BEGIN Input data

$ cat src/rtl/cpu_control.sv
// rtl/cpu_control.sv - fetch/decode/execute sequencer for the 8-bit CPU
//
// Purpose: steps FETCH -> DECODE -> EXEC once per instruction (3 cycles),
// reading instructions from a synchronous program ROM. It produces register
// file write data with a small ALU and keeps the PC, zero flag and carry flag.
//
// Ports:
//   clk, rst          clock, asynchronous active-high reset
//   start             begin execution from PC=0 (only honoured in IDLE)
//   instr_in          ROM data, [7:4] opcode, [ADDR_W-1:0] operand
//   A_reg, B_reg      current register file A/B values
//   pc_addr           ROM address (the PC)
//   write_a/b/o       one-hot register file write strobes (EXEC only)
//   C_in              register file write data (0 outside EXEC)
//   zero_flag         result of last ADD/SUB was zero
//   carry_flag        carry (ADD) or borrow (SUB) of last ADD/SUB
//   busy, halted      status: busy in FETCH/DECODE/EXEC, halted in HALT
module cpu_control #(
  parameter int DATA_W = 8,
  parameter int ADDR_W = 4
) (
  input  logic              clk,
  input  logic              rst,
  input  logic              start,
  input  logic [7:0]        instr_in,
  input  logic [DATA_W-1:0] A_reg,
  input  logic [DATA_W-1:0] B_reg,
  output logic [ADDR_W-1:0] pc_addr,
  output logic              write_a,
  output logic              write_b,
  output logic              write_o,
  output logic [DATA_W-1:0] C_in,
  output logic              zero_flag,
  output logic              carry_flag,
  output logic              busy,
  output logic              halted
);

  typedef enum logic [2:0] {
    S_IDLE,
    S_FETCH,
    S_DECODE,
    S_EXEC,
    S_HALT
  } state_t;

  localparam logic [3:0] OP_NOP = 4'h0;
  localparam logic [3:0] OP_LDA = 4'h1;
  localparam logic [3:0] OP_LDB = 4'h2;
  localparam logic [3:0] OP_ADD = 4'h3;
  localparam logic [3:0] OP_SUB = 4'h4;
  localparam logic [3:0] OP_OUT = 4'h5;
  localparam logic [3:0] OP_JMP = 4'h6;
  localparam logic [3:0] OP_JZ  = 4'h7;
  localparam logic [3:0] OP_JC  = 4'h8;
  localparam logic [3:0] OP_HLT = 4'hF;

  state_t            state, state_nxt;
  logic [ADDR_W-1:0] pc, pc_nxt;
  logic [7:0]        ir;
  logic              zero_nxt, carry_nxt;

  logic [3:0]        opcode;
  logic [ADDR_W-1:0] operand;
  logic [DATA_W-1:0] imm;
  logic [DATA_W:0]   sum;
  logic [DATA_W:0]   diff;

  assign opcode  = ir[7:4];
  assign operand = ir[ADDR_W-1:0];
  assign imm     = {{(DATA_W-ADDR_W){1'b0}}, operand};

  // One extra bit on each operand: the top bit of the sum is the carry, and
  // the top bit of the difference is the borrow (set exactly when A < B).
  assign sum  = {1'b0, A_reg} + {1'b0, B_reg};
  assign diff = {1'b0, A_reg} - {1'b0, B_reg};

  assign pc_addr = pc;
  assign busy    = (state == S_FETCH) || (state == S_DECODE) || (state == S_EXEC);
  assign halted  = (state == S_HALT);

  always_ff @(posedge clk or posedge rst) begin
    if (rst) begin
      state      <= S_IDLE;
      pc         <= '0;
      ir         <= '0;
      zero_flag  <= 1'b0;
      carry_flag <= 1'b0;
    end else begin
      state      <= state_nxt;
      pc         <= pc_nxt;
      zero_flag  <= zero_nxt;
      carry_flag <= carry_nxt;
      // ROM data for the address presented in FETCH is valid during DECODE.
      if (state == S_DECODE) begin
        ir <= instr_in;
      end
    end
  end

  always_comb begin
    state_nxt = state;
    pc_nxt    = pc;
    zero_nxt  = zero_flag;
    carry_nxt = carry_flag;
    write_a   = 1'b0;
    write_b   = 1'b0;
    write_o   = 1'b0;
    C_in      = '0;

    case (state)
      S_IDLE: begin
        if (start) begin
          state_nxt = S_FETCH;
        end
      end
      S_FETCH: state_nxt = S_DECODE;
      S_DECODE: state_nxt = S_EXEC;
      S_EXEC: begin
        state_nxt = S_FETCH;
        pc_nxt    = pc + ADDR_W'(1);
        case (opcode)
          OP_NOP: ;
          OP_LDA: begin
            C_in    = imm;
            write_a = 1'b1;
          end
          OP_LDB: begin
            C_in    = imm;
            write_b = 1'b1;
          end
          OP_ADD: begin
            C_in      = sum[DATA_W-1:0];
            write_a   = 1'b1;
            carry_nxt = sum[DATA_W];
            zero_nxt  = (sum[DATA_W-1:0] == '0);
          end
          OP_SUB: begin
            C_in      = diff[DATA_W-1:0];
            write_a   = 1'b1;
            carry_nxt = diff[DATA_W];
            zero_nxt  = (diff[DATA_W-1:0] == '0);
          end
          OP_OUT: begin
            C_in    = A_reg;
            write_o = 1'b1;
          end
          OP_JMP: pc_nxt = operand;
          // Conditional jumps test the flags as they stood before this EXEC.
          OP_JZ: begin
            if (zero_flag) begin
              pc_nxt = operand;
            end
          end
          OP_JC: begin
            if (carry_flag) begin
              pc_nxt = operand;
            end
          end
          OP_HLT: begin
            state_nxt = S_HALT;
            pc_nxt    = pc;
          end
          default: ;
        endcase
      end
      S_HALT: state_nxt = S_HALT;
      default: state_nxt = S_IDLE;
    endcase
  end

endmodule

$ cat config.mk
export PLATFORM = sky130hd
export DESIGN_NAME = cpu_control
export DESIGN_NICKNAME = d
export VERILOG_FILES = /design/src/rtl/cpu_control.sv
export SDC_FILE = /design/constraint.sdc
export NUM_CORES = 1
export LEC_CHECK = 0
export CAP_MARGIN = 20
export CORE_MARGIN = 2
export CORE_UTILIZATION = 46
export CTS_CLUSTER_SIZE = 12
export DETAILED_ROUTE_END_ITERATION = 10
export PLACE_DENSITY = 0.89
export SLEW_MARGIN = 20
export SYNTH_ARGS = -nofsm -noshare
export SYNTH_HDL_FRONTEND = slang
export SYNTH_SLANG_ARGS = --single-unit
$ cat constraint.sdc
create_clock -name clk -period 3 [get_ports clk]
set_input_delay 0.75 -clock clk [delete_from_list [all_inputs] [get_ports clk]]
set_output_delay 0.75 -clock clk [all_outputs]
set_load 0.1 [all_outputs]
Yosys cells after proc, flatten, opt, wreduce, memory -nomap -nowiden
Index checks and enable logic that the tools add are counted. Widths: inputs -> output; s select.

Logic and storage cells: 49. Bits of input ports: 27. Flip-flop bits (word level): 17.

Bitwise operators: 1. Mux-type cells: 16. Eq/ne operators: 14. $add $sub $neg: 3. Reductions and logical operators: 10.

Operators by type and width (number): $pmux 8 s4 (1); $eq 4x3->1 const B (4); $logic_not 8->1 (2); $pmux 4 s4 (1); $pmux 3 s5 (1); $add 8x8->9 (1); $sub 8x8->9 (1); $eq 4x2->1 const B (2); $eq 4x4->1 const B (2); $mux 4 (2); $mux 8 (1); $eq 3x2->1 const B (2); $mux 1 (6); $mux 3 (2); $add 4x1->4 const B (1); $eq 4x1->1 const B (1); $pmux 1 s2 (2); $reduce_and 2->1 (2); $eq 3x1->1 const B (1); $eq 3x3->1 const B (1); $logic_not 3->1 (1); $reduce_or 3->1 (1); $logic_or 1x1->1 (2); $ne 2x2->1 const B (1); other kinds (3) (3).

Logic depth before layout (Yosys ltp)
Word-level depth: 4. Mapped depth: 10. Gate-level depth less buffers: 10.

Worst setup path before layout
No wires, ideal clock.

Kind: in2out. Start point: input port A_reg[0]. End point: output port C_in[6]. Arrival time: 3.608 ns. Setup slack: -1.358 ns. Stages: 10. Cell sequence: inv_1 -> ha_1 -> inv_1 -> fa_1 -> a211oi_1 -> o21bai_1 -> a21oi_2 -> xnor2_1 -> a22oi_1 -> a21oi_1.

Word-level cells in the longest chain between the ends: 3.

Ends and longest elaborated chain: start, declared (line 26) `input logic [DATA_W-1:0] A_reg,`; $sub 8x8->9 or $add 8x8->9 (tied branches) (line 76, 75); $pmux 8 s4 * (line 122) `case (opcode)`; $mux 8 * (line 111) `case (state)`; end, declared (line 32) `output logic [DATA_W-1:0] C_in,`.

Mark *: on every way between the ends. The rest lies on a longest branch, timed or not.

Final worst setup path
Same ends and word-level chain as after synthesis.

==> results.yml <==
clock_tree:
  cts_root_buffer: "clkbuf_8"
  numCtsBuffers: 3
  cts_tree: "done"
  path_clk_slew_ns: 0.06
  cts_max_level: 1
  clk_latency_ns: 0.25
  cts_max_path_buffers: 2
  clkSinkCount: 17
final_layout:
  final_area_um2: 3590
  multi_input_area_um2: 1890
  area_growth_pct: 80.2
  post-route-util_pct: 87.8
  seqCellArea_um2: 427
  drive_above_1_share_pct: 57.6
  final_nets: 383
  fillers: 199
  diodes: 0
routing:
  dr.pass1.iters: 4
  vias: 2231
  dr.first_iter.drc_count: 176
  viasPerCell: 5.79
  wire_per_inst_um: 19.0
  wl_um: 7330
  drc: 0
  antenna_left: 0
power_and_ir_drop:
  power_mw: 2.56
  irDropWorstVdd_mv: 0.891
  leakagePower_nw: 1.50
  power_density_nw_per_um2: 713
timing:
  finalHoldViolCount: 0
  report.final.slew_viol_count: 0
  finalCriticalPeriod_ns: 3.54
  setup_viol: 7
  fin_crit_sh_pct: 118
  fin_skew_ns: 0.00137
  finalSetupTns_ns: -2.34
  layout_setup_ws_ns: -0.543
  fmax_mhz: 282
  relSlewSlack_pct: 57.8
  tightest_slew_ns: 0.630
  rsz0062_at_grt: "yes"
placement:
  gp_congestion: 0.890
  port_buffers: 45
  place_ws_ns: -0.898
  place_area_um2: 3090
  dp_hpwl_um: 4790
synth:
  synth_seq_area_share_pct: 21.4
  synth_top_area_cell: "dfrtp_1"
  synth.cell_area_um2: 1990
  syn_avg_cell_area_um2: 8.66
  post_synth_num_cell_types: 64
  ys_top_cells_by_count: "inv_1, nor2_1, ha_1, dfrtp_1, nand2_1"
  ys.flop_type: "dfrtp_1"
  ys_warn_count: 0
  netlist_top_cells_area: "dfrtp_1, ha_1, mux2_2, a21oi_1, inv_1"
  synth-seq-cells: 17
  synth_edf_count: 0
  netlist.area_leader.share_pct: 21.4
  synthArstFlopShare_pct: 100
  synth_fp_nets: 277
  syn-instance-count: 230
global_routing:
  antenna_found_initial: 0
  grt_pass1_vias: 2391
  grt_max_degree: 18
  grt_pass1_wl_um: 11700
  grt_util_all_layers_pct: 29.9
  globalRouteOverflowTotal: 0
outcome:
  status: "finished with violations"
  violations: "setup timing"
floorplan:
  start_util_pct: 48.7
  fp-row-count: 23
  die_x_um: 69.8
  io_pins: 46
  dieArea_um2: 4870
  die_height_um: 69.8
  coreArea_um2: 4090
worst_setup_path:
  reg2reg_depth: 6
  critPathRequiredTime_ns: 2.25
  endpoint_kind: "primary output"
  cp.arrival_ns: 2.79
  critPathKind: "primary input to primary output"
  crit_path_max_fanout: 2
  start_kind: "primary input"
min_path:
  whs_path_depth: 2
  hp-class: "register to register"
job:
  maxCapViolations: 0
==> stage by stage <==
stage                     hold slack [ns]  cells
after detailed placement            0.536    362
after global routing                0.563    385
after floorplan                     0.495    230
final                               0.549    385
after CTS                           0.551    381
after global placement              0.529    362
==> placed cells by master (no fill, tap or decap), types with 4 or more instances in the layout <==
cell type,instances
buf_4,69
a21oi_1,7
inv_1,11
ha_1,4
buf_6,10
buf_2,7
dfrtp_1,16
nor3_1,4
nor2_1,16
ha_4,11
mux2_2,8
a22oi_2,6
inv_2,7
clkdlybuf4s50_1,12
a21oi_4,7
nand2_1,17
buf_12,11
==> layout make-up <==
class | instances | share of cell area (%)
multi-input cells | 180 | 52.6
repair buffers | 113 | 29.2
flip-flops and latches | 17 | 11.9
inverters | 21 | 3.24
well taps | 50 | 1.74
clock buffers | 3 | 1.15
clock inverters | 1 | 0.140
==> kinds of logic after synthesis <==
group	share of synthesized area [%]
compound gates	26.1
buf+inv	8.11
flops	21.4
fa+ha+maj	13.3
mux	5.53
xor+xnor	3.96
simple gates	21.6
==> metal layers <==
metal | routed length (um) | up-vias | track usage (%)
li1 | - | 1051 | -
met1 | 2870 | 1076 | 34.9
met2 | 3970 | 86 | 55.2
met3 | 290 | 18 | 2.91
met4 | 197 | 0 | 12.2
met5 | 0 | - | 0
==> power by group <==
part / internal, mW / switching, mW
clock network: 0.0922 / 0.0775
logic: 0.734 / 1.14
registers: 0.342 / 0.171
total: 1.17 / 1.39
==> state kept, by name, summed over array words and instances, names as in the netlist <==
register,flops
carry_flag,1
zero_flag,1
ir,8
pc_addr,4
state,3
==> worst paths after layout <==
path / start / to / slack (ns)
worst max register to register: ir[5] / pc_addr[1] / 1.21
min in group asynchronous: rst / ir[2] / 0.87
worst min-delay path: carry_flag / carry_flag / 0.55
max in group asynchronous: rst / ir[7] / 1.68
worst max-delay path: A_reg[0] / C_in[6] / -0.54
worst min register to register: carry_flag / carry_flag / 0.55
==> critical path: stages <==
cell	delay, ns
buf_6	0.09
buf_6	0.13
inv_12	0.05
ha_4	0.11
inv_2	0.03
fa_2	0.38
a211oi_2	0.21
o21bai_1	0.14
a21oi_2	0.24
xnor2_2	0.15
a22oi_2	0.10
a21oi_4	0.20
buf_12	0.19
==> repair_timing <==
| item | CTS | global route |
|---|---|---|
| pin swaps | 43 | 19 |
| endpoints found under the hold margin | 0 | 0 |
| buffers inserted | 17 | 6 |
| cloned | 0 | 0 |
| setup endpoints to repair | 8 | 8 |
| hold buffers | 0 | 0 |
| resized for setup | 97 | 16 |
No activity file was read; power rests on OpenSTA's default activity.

END Input data

**About this task**
Please give the number of lines in the data where "endpoints" appears, without any other words.

**Solution for this task**
2